Durante el mismo Viernes Santo, Alba de Tormes demostraba porque la fe tiene un sabor muy especial en la villa ducal, y es que trece imágenes se encontraban en el lugar ante las miles de personas que se han acercado hasta la localidad para disfrutar del lugar sagrado de Santa Teresa de Jesús.
El Santo Entierro y la Procesión de la Soledad mostraban a los albenses, turistas y curiosos el buen hacer que se lleva haciendo desde siglos, donde la religiosidad eriza la piel y la fe endulza la propia villa ducal.

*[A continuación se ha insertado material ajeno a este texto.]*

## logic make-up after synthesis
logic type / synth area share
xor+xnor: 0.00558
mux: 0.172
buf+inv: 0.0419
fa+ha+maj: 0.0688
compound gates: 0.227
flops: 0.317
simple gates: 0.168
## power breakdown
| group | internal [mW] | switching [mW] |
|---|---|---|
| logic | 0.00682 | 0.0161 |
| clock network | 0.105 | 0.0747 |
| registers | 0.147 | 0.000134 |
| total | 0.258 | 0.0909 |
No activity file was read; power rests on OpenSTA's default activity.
[src/hw/sar_ctrl.sv]
/*
 * Conversion control for a 10-bit successive-approximation converter:
 * start modes, cycle timing, selection buffering and result bytes.
 * Assumes the analog core returns its code on i_sar_code by the end
 * of each conversion and that trigger sources are event flags.
 */
`timescale 1ns/1ns
`include "sar_params.svh"

// Notes on behaviour
// - Selections apply only while enabled.
// - Result is a 10-bit code.
// - One bit picks supply or internal reference.
// - Right-aligned result unless left align set.
// - Low-byte read locks results until high read.
// - Done flag still sets on discarded result.
// - Start bit begins conversion, clears when done unless free running.
// - Mid-conversion channel change waits for the last cycle.
// - Trigger edge resets prescaler, starts conversion.
// - Held trigger or busy-time edge starts nothing.
// - Source flag must be cleared to retrigger.
// - Done-flag trigger means free running.
// - Start bit reads one whenever converting.
// - Prescaler divides, held reset while disabled.
// - Written start begins on next rising edge.
// - Conversion lasts 13 cycles, first 25.
// - Sample at 1.5 cycles, first at 13.5.
// - Result written, flag set, start cleared together (start stays set if free running).
// - Auto: sample at 2, length 13.5.
// - Free running: sample 2.5, length 14.
// - Selections tracked, locked while converting except in the last cycle.
module sar_ctrl
   import sar_pkg::*;
(
   input  wire logic                   i_clk,              // 20 MHz
   input  wire logic                   i_rst_n,            // Async, low
   input  wire logic                   i_converter_power_off, // Gated
   input  wire logic                   i_converter_enable, // Enable bit
   input  wire logic                   i_reference_select, // Ref choice
   input  wire logic [`SAR_CH_W-1:0]   i_channel_select,   // Channel
   input  wire logic                   i_left_align_result, // Align
   input  wire logic                   i_start_conversion_wr, // Write 1
   input  wire logic                   i_auto_trigger_enable, // Auto
   input  wire logic [`SAR_TSEL_W-1:0] i_trigger_source_select, // Src
   input  wire logic [`SAR_PSEL_W-1:0] i_prescale_select,  // Divider
   input  wire logic [`SAR_NSRC-1:0]   i_trigger_sources,  // Event flags
   input  wire logic                   i_done_flag_clr,    // Write 1 clr
   input  wire logic                   i_rd_low,           // Low read
   input  wire logic                   i_rd_high,          // High read
   input  wire logic [`SAR_RES_W-1:0]  i_sar_code,         // Core code
   output logic                        o_analog_enable,    // Core power
   output logic                        o_reference_select, // Applied ref
   output logic [`SAR_CH_W-1:0]        o_channel_select,   // Applied ch
   output logic                        o_sample_hold,      // Sample pulse
   output logic                        o_start_conversion, // Start bit
   output logic                        o_conversion_done_flag, // Flag
   output logic                        o_done_pulse,       // Irq event
   output logic [7:0]                  o_result_high_byte, // High byte
   output logic [7:0]                  o_result_low_byte   // Low byte
);

   // ------------------------------------------------------------
   // State
   // ------------------------------------------------------------
   typedef struct packed {
      sar_state_e             st;
      sar_mode_e              mode;
      logic [`SAR_HALF_W-1:0] half;
      logic                   first;
      logic                   en;
      logic                   start;
      logic                   done;
      logic                   dpulse;
      logic                   lock;
      logic                   sh;
      logic                   trig_prev;
      logic                   ref_sel;
      logic [`SAR_CH_W-1:0]   ch;
      logic [`SAR_RES_W-1:0]  code;
      logic [7:0]             hi;
      logic [7:0]             lo;
   } sar_ctrl_s;

   sar_ctrl_s              s_r;
   sar_ctrl_s              s_nxt;
   logic                   en;
   logic                   rise;
   logic                   fall;
   logic                   half_tick;
   logic [`SAR_NSRC-1:0]   src_sync;
   logic                   trig_lvl;
   logic                   trig_edge;
   logic                   free_sel;
   logic                   trig_go;
   logic [`SAR_HALF_W-1:0] sh_pt;
   logic [`SAR_HALF_W-1:0] end_pt;
   logic [`SAR_HALF_W-1:0] half_inc;
   logic                   cmp;
   logic                   last_cyc;

   // ------------------------------------------------------------
   // Prescaler and trigger synchroniser
   // ------------------------------------------------------------
   // Power gating acts as a forced disable: nothing runs unpowered
   assign en = i_converter_enable && !i_converter_power_off;

   sar_presc u_presc (
      .i_clk     (i_clk),
      .i_rst_n   (i_rst_n),
      .i_run     (en),
      .i_restart (trig_go),
      .i_sel     (i_prescale_select),
      .o_rise    (rise),
      .o_fall    (fall)
   );

   sar_sync #(
      .W (`SAR_NSRC)
   ) u_sync (
      .i_clk   (i_clk),
      .i_rst_n (i_rst_n),
      .i_d     (i_trigger_sources),
      .o_q     (src_sync)
   );

   // Edge detect on the synchronised level: a level held high after
   // completion makes no new edge, so it cannot restart.
   assign trig_lvl  = src_sync[i_trigger_source_select];
   assign trig_edge = trig_lvl && !s_r.trig_prev;
   assign free_sel  = i_auto_trigger_enable &&
                      (i_trigger_source_select == `SAR_TSEL_FREE);
   assign trig_go   = en && (s_r.st == SAR_IDLE) &&
                      i_auto_trigger_enable && !free_sel &&
                      !i_start_conversion_wr && trig_edge;
   assign half_tick = rise || fall;

   // ------------------------------------------------------------
   // Timing points per mode
   // ------------------------------------------------------------
   always_comb begin
      case (s_r.mode)
         SAR_M_FIRST: begin
            sh_pt  = `SAR_FIRST_SH;
            end_pt = `SAR_FIRST_END;
         end
         SAR_M_NORM: begin
            sh_pt  = `SAR_NORM_SH;
            end_pt = `SAR_NORM_END;
         end
         SAR_M_AUTO: begin
            sh_pt  = `SAR_AUTO_SH;
            end_pt = `SAR_AUTO_END;
         end
         SAR_M_FREE: begin
            sh_pt  = `SAR_FREE_SH;
            end_pt = `SAR_FREE_END;
         end
         default: begin
            sh_pt  = `SAR_NORM_SH;
            end_pt = `SAR_NORM_END;
         end
      endcase
   end

   assign half_inc = s_r.half + 6'h01;
   assign cmp      = en && (s_r.st == SAR_CONV) && half_tick &&
                     (half_inc == end_pt);
   // Last converter clock cycle spans the final two half-cycles
   assign last_cyc = (s_r.half >= (end_pt - 6'h02));

   // ------------------------------------------------------------
   // Next state
   // ------------------------------------------------------------
   always_comb begin
      s_nxt           = s_r;
      s_nxt.sh        = 1'b0;
      s_nxt.dpulse    = 1'b0;
      s_nxt.en        = en;
      s_nxt.trig_prev = trig_lvl;

      if (i_done_flag_clr) begin
         s_nxt.done = 1'b0;
      end
      if (i_rd_low) begin
         s_nxt.lock = 1'b1;
      end
      if (i_rd_high) begin
         s_nxt.lock = 1'b0;
      end

      // Selections follow software only while enabled and not locked
      if (en && ((s_r.st != SAR_CONV) || last_cyc)) begin
         s_nxt.ch      = i_channel_select;
         s_nxt.ref_sel = i_reference_select;
      end

      if (!en) begin
         s_nxt.st    = SAR_IDLE;
         s_nxt.start = 1'b0;
         s_nxt.first = 1'b1;
         s_nxt.half  = '0;
      end else begin
         case (s_r.st)
            SAR_IDLE: begin
               if (i_start_conversion_wr) begin
                  s_nxt.start = 1'b1;
                  s_nxt.st    = SAR_PEND;
                  s_nxt.mode  = s_r.first ? SAR_M_FIRST : SAR_M_NORM;
               end else if (trig_go) begin
                  s_nxt.start = 1'b1;
                  s_nxt.st    = SAR_CONV;
                  s_nxt.half  = '0;
                  s_nxt.mode  = s_r.first ? SAR_M_FIRST : SAR_M_AUTO;
               end
            end
            SAR_PEND: begin
               if (rise) begin
                  s_nxt.st   = SAR_CONV;
                  s_nxt.half = '0;
               end
            end
            SAR_CONV: begin
               if (half_tick) begin
                  s_nxt.half = half_inc;
                  if (half_inc == sh_pt) begin
                     s_nxt.sh = 1'b1;
                  end
               end
               if (cmp) begin
                  s_nxt.done   = 1'b1;
                  s_nxt.dpulse = 1'b1;
                  s_nxt.first  = 1'b0;
                  if (!s_r.lock) begin
                     s_nxt.code = i_sar_code;
                  end
                  if (free_sel) begin
                     s_nxt.half = '0;
                     s_nxt.mode = SAR_M_FREE;
                  end else begin
                     s_nxt.st    = SAR_IDLE;
                     s_nxt.start = 1'b0;
                  end
               end
            end
            default: begin
               s_nxt.st = SAR_IDLE;
            end
         endcase
      end

      if (i_left_align_result) begin
         s_nxt.hi = s_nxt.code[9:2];
         s_nxt.lo = {s_nxt.code[1:0], 6'h00};
      end else begin
         s_nxt.hi = {6'h00, s_nxt.code[9:8]};
         s_nxt.lo = s_nxt.code[7:0];
      end
   end

   always_ff @(posedge i_clk or negedge i_rst_n) begin
      if (!i_rst_n) begin
         s_r       <= '0;
         s_r.st    <= SAR_IDLE;
         s_r.mode  <= SAR_M_FIRST;
         s_r.first <= 1'b1;
         s_r.ch    <= `SAR_CH_RST;
         s_r.code  <= `SAR_CODE_RST;
      end else begin
         s_r <= s_nxt;
      end
   end

   // ------------------------------------------------------------
   // Outputs
   // ------------------------------------------------------------
   assign o_analog_enable        = s_r.en;
   assign o_reference_select     = s_r.ref_sel;
   assign o_channel_select       = s_r.ch;
   assign o_sample_hold          = s_r.sh;
   assign o_start_conversion     = s_r.start;
   assign o_conversion_done_flag = s_r.done;
   assign o_done_pulse           = s_r.dpulse;
   assign o_result_high_byte     = s_r.hi;
   assign o_result_low_byte      = s_r.lo;
endmodule
## config.mk

```make
export PLATFORM = sky130hd
export DESIGN_NAME = fwsr_flash_status
export DESIGN_NICKNAME = d
export VERILOG_FILES = /design/src/fwsr_pkg.sv /design/src/fwsr_flash_status.sv
export SDC_FILE = /design/constraint.sdc
export NUM_CORES = 1
export LEC_CHECK = 0
export BUFFER_PORTS_ARGS = -buffer_cell sky130_fd_sc_hd__buf_2
export CORE_ASPECT_RATIO = 1.25
export CORE_MARGIN = 2
export CORE_UTILIZATION = 45
export CTS_CLUSTER_SIZE = 28
export DETAILED_ROUTE_END_ITERATION = 6
export PLACE_DENSITY = 0.68
export SLEW_MARGIN = 10
export SYNTH_ARGS = -nofsm -noshare
export SYNTH_HDL_FRONTEND = slang
export SYNTH_SLANG_ARGS = --single-unit
```

## constraint.sdc

```tcl
create_clock -name clk_sys -period 4.45 [get_ports clk_sys]
set_input_delay 0.445 -clock clk_sys [delete_from_list [all_inputs] [get_ports clk_sys]]
set_output_delay 0.445 -clock clk_sys [all_outputs]
set_load 0.02 [all_outputs]
```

En el caso del primero de ellos, los trece pasos han recorrido el municipio al sonido de la Banda de Música de Alba de Tormes, que ha guiado a San Juan Evangelista, la Virgen de la Esperanza, la Oración del Huerto de los Olivos, la Flagelación del Señor,Ecce Homo, el Jesús Nazareno, el Jesús ayudado por el Cirineo, Verónica, Santo Cristo de la Salud, Virgen de los Dolores, Virgen de las Angustias, Santo Sepulcro y a la Madre de Dios.
Así pues, cientos de personas han acompañado a la procesión que comenzaba por la tarde, para esperar después a otra de las más especiales, la Procesión del Silencio y la solemnidad de la noche albense.